I guarantee you that when Kevin Eastman and Peter Laird started writing the original and one of only 2 good incarnations of this franchise in comic book form, they never believed this series was meant to exist for more than a few years. This is partially because they probably knew it didn’t have that kind of longevity.

“Teenage Mutant Ninja Turtles” has gotten by on being nothing but a money maker for over 25 years and “Out of the Shadows” can’t even fall back on that defense. This franchise is a relic of decades past that was lame and pandering even at the height of its popularity. Let it die.


Crushing Disappointment


Pete’s Dragon


Some will be surprised to see this on the list but I have my reasons, most of which will be elaborated upon in a special post to come later this week.

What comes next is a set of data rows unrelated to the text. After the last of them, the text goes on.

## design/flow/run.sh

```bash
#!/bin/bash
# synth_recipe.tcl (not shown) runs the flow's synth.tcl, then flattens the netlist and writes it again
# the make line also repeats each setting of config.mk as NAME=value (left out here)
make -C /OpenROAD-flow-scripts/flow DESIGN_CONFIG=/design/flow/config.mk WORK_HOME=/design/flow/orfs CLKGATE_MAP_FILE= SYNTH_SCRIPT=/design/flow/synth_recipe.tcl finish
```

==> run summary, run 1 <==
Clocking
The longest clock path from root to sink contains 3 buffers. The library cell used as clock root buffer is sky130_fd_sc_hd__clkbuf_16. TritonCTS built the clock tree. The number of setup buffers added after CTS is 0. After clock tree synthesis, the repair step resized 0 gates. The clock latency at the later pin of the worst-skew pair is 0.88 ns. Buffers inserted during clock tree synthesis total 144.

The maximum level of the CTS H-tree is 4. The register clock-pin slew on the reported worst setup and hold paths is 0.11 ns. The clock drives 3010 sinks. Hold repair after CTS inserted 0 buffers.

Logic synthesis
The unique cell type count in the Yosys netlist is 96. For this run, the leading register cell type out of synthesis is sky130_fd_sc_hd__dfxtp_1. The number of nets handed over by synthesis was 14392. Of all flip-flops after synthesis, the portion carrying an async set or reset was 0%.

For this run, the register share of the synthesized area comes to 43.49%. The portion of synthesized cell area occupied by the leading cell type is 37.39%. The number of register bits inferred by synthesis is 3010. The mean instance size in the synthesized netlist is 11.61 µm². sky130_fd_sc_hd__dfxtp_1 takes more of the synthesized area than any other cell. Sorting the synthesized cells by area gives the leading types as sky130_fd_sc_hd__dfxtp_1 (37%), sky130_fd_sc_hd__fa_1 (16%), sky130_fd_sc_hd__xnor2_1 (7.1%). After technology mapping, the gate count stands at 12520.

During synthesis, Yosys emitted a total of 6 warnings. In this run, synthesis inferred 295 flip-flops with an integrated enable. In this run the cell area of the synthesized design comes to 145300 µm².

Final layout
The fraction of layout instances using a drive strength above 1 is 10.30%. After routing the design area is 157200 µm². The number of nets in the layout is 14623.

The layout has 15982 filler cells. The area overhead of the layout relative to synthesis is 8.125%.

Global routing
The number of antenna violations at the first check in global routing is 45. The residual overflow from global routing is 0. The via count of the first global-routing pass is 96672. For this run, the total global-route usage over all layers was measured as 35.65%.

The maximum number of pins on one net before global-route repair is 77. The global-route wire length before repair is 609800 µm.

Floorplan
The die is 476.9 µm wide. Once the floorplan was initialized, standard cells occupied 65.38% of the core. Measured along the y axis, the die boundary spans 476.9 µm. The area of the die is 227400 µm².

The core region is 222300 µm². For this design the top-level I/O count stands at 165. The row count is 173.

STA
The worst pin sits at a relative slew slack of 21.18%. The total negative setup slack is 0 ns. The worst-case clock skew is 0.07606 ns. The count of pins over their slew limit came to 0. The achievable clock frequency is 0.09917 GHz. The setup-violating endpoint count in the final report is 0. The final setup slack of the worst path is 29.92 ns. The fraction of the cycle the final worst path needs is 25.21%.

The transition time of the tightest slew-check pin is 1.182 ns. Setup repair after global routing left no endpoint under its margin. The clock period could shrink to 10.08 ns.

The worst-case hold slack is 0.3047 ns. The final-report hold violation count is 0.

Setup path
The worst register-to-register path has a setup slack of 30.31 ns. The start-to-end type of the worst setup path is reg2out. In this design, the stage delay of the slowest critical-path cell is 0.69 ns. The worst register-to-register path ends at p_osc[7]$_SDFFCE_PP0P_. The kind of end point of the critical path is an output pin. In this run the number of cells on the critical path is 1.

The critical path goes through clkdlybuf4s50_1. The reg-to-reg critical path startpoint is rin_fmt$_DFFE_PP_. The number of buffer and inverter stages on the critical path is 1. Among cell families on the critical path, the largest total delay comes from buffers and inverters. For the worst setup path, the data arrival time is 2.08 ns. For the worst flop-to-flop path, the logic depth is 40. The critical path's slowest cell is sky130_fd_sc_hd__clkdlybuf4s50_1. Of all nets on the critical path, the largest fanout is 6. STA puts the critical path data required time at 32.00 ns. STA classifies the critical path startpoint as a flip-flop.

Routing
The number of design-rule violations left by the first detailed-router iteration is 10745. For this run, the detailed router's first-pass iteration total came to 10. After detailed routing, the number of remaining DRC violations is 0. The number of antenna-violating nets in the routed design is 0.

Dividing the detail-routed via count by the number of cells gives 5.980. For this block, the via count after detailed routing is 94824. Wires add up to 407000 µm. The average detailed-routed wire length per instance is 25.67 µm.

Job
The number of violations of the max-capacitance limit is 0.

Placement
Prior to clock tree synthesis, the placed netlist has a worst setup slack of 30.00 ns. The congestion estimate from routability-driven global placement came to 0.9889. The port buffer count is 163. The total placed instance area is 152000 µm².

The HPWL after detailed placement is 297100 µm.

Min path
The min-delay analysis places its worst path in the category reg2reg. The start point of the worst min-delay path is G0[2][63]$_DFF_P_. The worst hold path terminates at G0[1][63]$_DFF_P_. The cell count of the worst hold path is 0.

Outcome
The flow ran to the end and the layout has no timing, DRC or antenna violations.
What follows belongs to an exercise in optimizing a design on an open flow for small area, a short achievable clock period and few clock cycles per item; a production flow would make more cautious choices. Where RTL was checked, it was by simulation tests only, not by an equivalence proof against the original. No functional check of the RTL was part of run 2. Power is estimated from default activity; no workload was simulated.

## flow/design.v (module list and top-level ports; edited modules follow where they fit)
// module brimet_mul24: 966 lines
// module brimet_fa: 4 lines
// module brimet_alu: 328 lines
module brimet_alu (
    input  wire        clk,
    input  wire        rst,
    input  wire        in_valid,
    input  wire [7:0]  in_op,
    input  wire [13:0] in_imm,
    input  wire [31:0] in_a,
    input  wire [7:0]  in_aq,
    input  wire [31:0] in_b,
    input  wire [7:0]  in_bq,
    input  wire [31:0] in_d,
    input  wire [7:0]  in_dq,
    output reg         out_valid,
    output reg  [31:0] out_val,
    output reg  [7:0]  out_q
);
  // ...
==> flow/run.sh <==
#!/bin/bash
# synth_recipe.tcl (not shown) runs the flow's synth.tcl, then flattens the netlist and writes it again
# the make line also repeats each setting of config.mk as NAME=value (left out here)
make -C /OpenROAD-flow-scripts/flow DESIGN_CONFIG=/design/flow/config.mk WORK_HOME=/design/flow/orfs CLKGATE_MAP_FILE= SYNTH_SCRIPT=/design/flow/synth_recipe.tcl finish
==> flow/config.mk <==
export PLATFORM = sky130hd
export DESIGN_NAME = brimet_alu
export DESIGN_NICKNAME = brimet_alu
export VERILOG_FILES = /design/flow/design.v
export SDC_FILE = /design/flow/constraint.sdc
export NUM_CORES = 4
export LEC_CHECK = 0
export CAP_MARGIN = 20
export CORE_MARGIN = 2
export CORE_UTILIZATION = 50
export SLEW_MARGIN = 20
export SYNTH_HIERARCHICAL = 1
export SYNTH_MINIMUM_KEEP_SIZE = 0
==> flow/constraint.sdc <==
create_clock -name core_clock -period 36.0 [get_ports {clk}]
set_input_delay 7.2000 -clock core_clock [delete_from_list [all_inputs] [get_ports {clk}]]
set_output_delay 7.2000 -clock core_clock [all_outputs]
set_load 0.01 [all_outputs]
==> metrics.csv, run 1 <==
stage,metric,value,unit
power,pg_seq,0.000790,W
placement,dpl.hpwl,150.5,mm
placement,postPlaceCellArea,51980,um^2
run_status,status,no timing/DRC/antenna violations,
logic_synthesis,synth_top_family_by_area,compound AO/OA/AOI/OAI gates,
critical_path,critPathTopFamily,compound AO/OA/AOI/OAI gates,
finish,buf_share,4.640,%
clocking,clkSlewWorstSetupHoldPaths,0.07,ns
die,start_util,50.34,%
power,power,0.006381,W
sta,drv_slew,0,
power,p_int,0.002860,W
clocking,clk_latency,0.67,ns
logic_synthesis,synth.largest_area_cell,dfxtp_1,
critical_path,r2r-start,s2_mag[44],
clocking,postCtsSetupBuffers,0,
global_routing,grt_use_met2,58.75,%
finish,postLayoutCellArea,53850,um^2
power,top_power_group,combinational logic,
critical_path,crit_type,register to register,
die,io_pins,186,
clocking,max-clock-path-buffers,3,
routing,route.met2.wl,86.64,mm
logic_synthesis,synth_area_leaders,"dfxtp_1 18%, fa_1 11%, xnor2_1 8.7%, ha_1 7.9%, nand2_1 4.7%",
routing,first_pass_iters,8,
routing,post_drt_wl_per_cell,26.26,um
finish,seq_cells,445,
routing,num_vias,48310,
critical_path,required,36.46,ns
clocking,cts_inserted_buffers,50,
critical_path,crit_path_start,s2_mag[44],
Testbench counts, summed over its fixed seeds: cycles 48,032, ops 48,000.
What follows belongs to an exercise in optimizing a design on an open flow for small area, a short achievable clock period and few clock cycles per item; a production flow would make more cautious choices. The RTL was checked by simulation tests, not by an equivalence proof against the original design.

## sha256_stream
module sha256_stream (
    input  wire         clk,
    input  wire         rst,           
    input  wire         in_valid,
    output wire         in_ready,
    input  wire [63:0]  in_data,
    input  wire         in_last,
    input  wire [3:0]   in_nbytes,     
    output wire         out_valid,
    input  wire         out_ready,
    output wire [255:0] out_digest
);
Size: about 4,700 cells after synthesis, about 52,000 sq um of cells after synthesis.
==> flow/config.mk <==
export PLATFORM = sky130hd
export DESIGN_NAME = sha256_stream
export DESIGN_NICKNAME = sha256_stream
export VERILOG_FILES = /design/flow/design.v
export SDC_FILE = /design/flow/constraint.sdc
export NUM_CORES = 4
export LEC_CHECK = 0
export CAP_MARGIN = 20
export CORE_MARGIN = 2
export CORE_UTILIZATION = 60
export CTS_BUF_LIST = sky130_fd_sc_hd__clkbuf_8
export CTS_CLUSTER_DIAMETER = 60
export CTS_CLUSTER_SIZE = 16
export SETUP_SLACK_MARGIN = 5
export SLEW_MARGIN = 20
==> flow/constraint.sdc <==
create_clock -name core_clock -period 10.0 [get_ports {clk}]
set_input_delay 2.0000 -clock core_clock [delete_from_list [all_inputs] [get_ports {clk}]]
set_output_delay 2.0000 -clock core_clock [all_outputs]
set_load 0.01 [all_outputs]
standard.sh (not shown) runs the stock make flow with config.mk's settings and CLKGATE_MAP_FILE= SYNTH_SCRIPT=/design/flow/synth_recipe.tcl, a recipe that flattens the netlist after the stock synthesis.
==> flow/flow/run.sh <==
#!/bin/bash
# The standard layout (the standard.sh, unchanged synthesis), with two make
# variables set: timing repair aims at a setup slack of 5.5 ns, and the port
# buffers use the smallest buffer cell. Its output goes to flow_make.log.
set -o pipefail
bash standard.sh SETUP_SLACK_MARGIN=5.5 "BUFFER_PORTS_ARGS=-buffer_cell sky130_fd_sc_hd__buf_1" finish > flow_make.log 2>&1
status=$?
tail -n 40 flow_make.log
exit $status
The starting point finished clean.
Testbench counts at the start, summed over its fixed seeds: cycles 154,972, bytes 137,133.
==> next run, changes <==
==> flow/run.sh (new file) <==
#!/bin/bash
# synth_recipe.tcl (not shown) runs the flow's synth.tcl, then flattens the netlist and writes it again
# the make line also repeats each setting of config.mk as NAME=value (left out here)
make -C /OpenROAD-flow-scripts/flow DESIGN_CONFIG=/design/flow/config.mk WORK_HOME=/design/flow/orfs CLKGATE_MAP_FILE= SYNTH_SCRIPT=/design/flow/synth_recipe.tcl finish
--- a/flow/config.mk
+++ b/flow/config.mk
@@ -10,4 +10 @@
-export CORE_UTILIZATION = 60
-export CTS_BUF_LIST = sky130_fd_sc_hd__clkbuf_8
-export CTS_CLUSTER_DIAMETER = 60
-export CTS_CLUSTER_SIZE = 16
+export CORE_UTILIZATION = 40
removed: flow/flow/run.sh
removed: flow/standard.sh
After rerunning:
- The changed run ran to the end with no violations
- global-route usage goes down by 11 points
- count of clock-buffer cells in the layout goes up by 82
- worst hold slack degrades by 0.021 ns
- die area goes up by well over a third
- wire length rises by a few percent
- design area is higher by a few percent
- worst setup slack gets worse by 0.39 ns
==> next run, changes <==
==> flow/flow/run.sh (new file) <==
#!/bin/bash
# The standard layout (the standard.sh, unchanged synthesis), with two make
# variables set: timing repair aims at a setup slack of 5.5 ns, and the port
# buffers use the smallest buffer cell. Its output goes to flow_make.log.
set -o pipefail
bash standard.sh SETUP_SLACK_MARGIN=5.5 "BUFFER_PORTS_ARGS=-buffer_cell sky130_fd_sc_hd__buf_1" finish > flow_make.log 2>&1
status=$?
tail -n 40 flow_make.log
exit $status
==> flow/standard.sh (new file) <==
#!/bin/bash
# synth_recipe.tcl (not shown) runs the flow's synth.tcl, then flattens the netlist and writes it again
# the make line also repeats each setting of config.mk as NAME=value (left out here)
make -C /OpenROAD-flow-scripts/flow DESIGN_CONFIG=/design/flow/config.mk WORK_HOME=/design/flow/orfs CLKGATE_MAP_FILE= SYNTH_SCRIPT=/design/flow/synth_recipe.tcl "${@:-finish}"
--- a/flow/config.mk
+++ b/flow/config.mk
@@ -10 +10,4 @@
-export CORE_UTILIZATION = 40
+export CORE_UTILIZATION = 60
+export CTS_BUF_LIST = sky130_fd_sc_hd__clkbuf_16
+export CTS_CLUSTER_DIAMETER = 100
+export CTS_CLUSTER_SIZE = 24
removed: flow/run.sh
What happened: The changed run completed with no timing, DRC or antenna violations; cell count falls by 9.6%; maximum frequency is higher by 8.7%; wire length falls by 4.5%; sequential share of layout area came out higher by 3.4 points; worst setup slack improved by 0.40 ns; global-route usage grows by 10 points; synthesized area is unchanged; final area goes down by 7.0%.
==> next run, changes <==
==> flow/flow/run.sh (replaced) <==
#!/bin/bash
# The standard layout (the standard.sh, unchanged synthesis), with two make
# variables set: timing repair aims at a setup slack of 6 ns, and the port
# buffers use the smallest buffer cell. Its output goes to flow_make.log.
set -o pipefail
bash standard.sh SETUP_SLACK_MARGIN=6 "BUFFER_PORTS_ARGS=-buffer_cell sky130_fd_sc_hd__buf_1" finish > flow_make.log 2>&1
status=$?
tail -n 40 flow_make.log
exit $status
--- a/flow/config.mk
+++ b/flow/config.mk
@@ -11,3 +11 @@
-export CTS_BUF_LIST = sky130_fd_sc_hd__clkbuf_16
-export CTS_CLUSTER_DIAMETER = 100
-export CTS_CLUSTER_SIZE = 24
+export CTS_BUF_LIST = sky130_fd_sc_hd__clkbuf_4 sky130_fd_sc_hd__clkbuf_8
- The new run went through all stages and came out clean
- core utilization came out higher by 6.0 points
- routed wire length came out higher by 8.1%
- area after synthesis stays the same
- first-iteration DRC count came out higher by 17%
- sequential cell count is unchanged
==> next run, changes <==
==> flow/flow/run.sh (replaced) <==
#!/bin/bash
# The standard layout (the standard.sh, unchanged synthesis), with two make
# variables set: timing repair aims at a setup slack of 5.5 ns, and the port
# buffers use the smallest buffer cell. Its output goes to flow_make.log.
set -o pipefail
bash standard.sh SETUP_SLACK_MARGIN=5.5 "BUFFER_PORTS_ARGS=-buffer_cell sky130_fd_sc_hd__buf_1" finish > flow_make.log 2>&1
status=$?
tail -n 40 flow_make.log
exit $status
--- a/flow/config.mk
+++ b/flow/config.mk
@@ -10,2 +10,5 @@
-export CORE_UTILIZATION = 60
-export CTS_BUF_LIST = sky130_fd_sc_hd__clkbuf_4 sky130_fd_sc_hd__clkbuf_8
+export CORE_UTILIZATION = 70
+export CTS_BUF_LIST = sky130_fd_sc_hd__clkbuf_16
+export CTS_CLUSTER_DIAMETER = 100
+export CTS_CLUSTER_SIZE = 24
+export PLACE_DENSITY = 0.72
Outcome:
- sequential cell count does not change
- synthesized area does not change
- worst setup slack degrades by 0.086 ns
- core utilization came out higher by 4.4 points
- routed wire length came out lower by a few percent
- clock skew came out lower by 0.0085 ns
- first-iteration DRC count came out higher by well over a third
- synthesized cell count is unchanged
- design area came out lower by roughly a tenth

-- static timing again, ports no longer ideal --
In the flow no input, the clock included, has a driving cell. The finished layouts below were timed again as built, in two steps. Step 1: set_driving_cell puts a clkbuf_16 on clk and a buf_2 on each other input, an assumption about the parent block. Step 2 moves the port delays by t, midway between the first and last clock arrival at a register: inputs arrive t later, outputs are due t later. That takes back most of the time a late clock gives input paths. a / b / c = no drivers / after step 1 / after step 2; a / b = the first two.
| run | shift t [ns] | slack for setup (ns) | worst setup path after step 2 | worst register clock-pin slew, ns | worst data-port slew with drivers (ns) |
|---|---|---|---|---|---|
| the first run | 0.887 | 5.463 / 5.463 / 4.763 | input to register | 0.11 / 0.11 | 0.10 |
| the second run | 0.843 | 5.077 / 5.077 / 4.562 | input to register | 0.07 / 0.07 | 0.09 |
| the third run | 0.744 | 5.473 / 5.473 / 4.847 | input to register | 0.11 / 0.11 | 0.10 |
| the fourth run | 0.929 | 5.499 / 5.499 / 5.202 | input to register | 0.08 / 0.08 | 0.14 |
| the fifth run | 0.756 | 5.413 / 5.413 / 4.827 | input to register | 0.11 / 0.11 | 0.08 |
After both steps setup and hold are still met in every run listed. The setup slack of the first run, which loses most, moves by 0.000 ns with the drivers and by -0.700 ns with both steps.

In short for the present however, “Pete’s Dragon” is disappointingly schmaltzy and inferiorly derivative of movies old and new; not just the classics that it clearly takes inspiration from but more modern less obscure and more unique ones that trump it easily.

I acknowledge that while it’s nevertheless decent enough watch for children, as a sucker for the “Boy and his pet monster” concept, I was more or less underwhelmed by a dramatically inert and manipulative production that skates by only on a timeless feel and thoughtful performances.


X-Men: Apocalypse


Dear lord, what happened?

It’s sad when you realize that thing that you praised as brilliantly plotted and constructed in a way that’s genuinely breathtaking was more or less a fluke.

Brian Singer’s directorial skill is on full display but unfortunately languishes in a bloated story more focused on chasing the grandiose productions of MCU and the DC Extended Universe that “Captain America: Civil War” criticized than developing the themes and characters that have carried this franchise cinematically for almost 20 years.

Add to that how little story structure appears to be in place for future movies and it’s become increasingly obvious that the good ideas that justified the continuation and soft rebooting of the “X-Men” franchise are more or less used up. That makes me fear the landscape of the future if this and the DCEU are Marvel’s only competition.


Tragically Overlooked


The Nice Guys


And now my sinking depression about what gets rewarded with consumer dollars has returned full circle.

“Angry Birds” makes franchise levels of capital skating by on the bare minimum and the brilliantly crafted buddy cop comedy about 2 of Hollywood’s finest leading men sharing excellent chemistry against the seedy backdrop of 70's California and all of the morally ambiguous debauchery that it entails struggles to break even.

“The Nice Guys” is one of the funniest movies that I’ve seen of the last 5 years and if you didn’t see it, go away and use this time more productively by finding a Red Box and rectifying that.


Kubo & the Two Strings



Speaking of rectification, it’s not too late to actually give this one theatrical support.

Like the teacher coming down harder on the one student in class with genuine passion and potential in hopes that one day he can rise to meet the occasion and be the shining star you always hoped he would, so too is my relationship with Laika, a studio whose creativity and technical artistry I have had nothing but consistent love and admiration for despite not loving anything they’ve done with the exception of “Coraline.”

While my tough love on Laika’s problematic grasp on story structure is well meaning however, so too can loving criticism become damaging. For this reason, I blew off “Kubo & the Two Strings” for weeks, knowing my inevitable criticisms of it would lead to a better product in the future while the families carry it to financial success.

Obviously, neither of those things happened. This hits especially hard after seeing the film, which has just about the amount of problems with it I expected it to have; problems that were drowned out by the myriad of bold content that I couldn’t even conceive of being put to screen in a kids movie.


For that, I repent right now. “Kubo & the Two Strings” will go down as one of the flawed yet underappreciated masterpieces of 2016 and you should go out of your way to see it while you have the chance.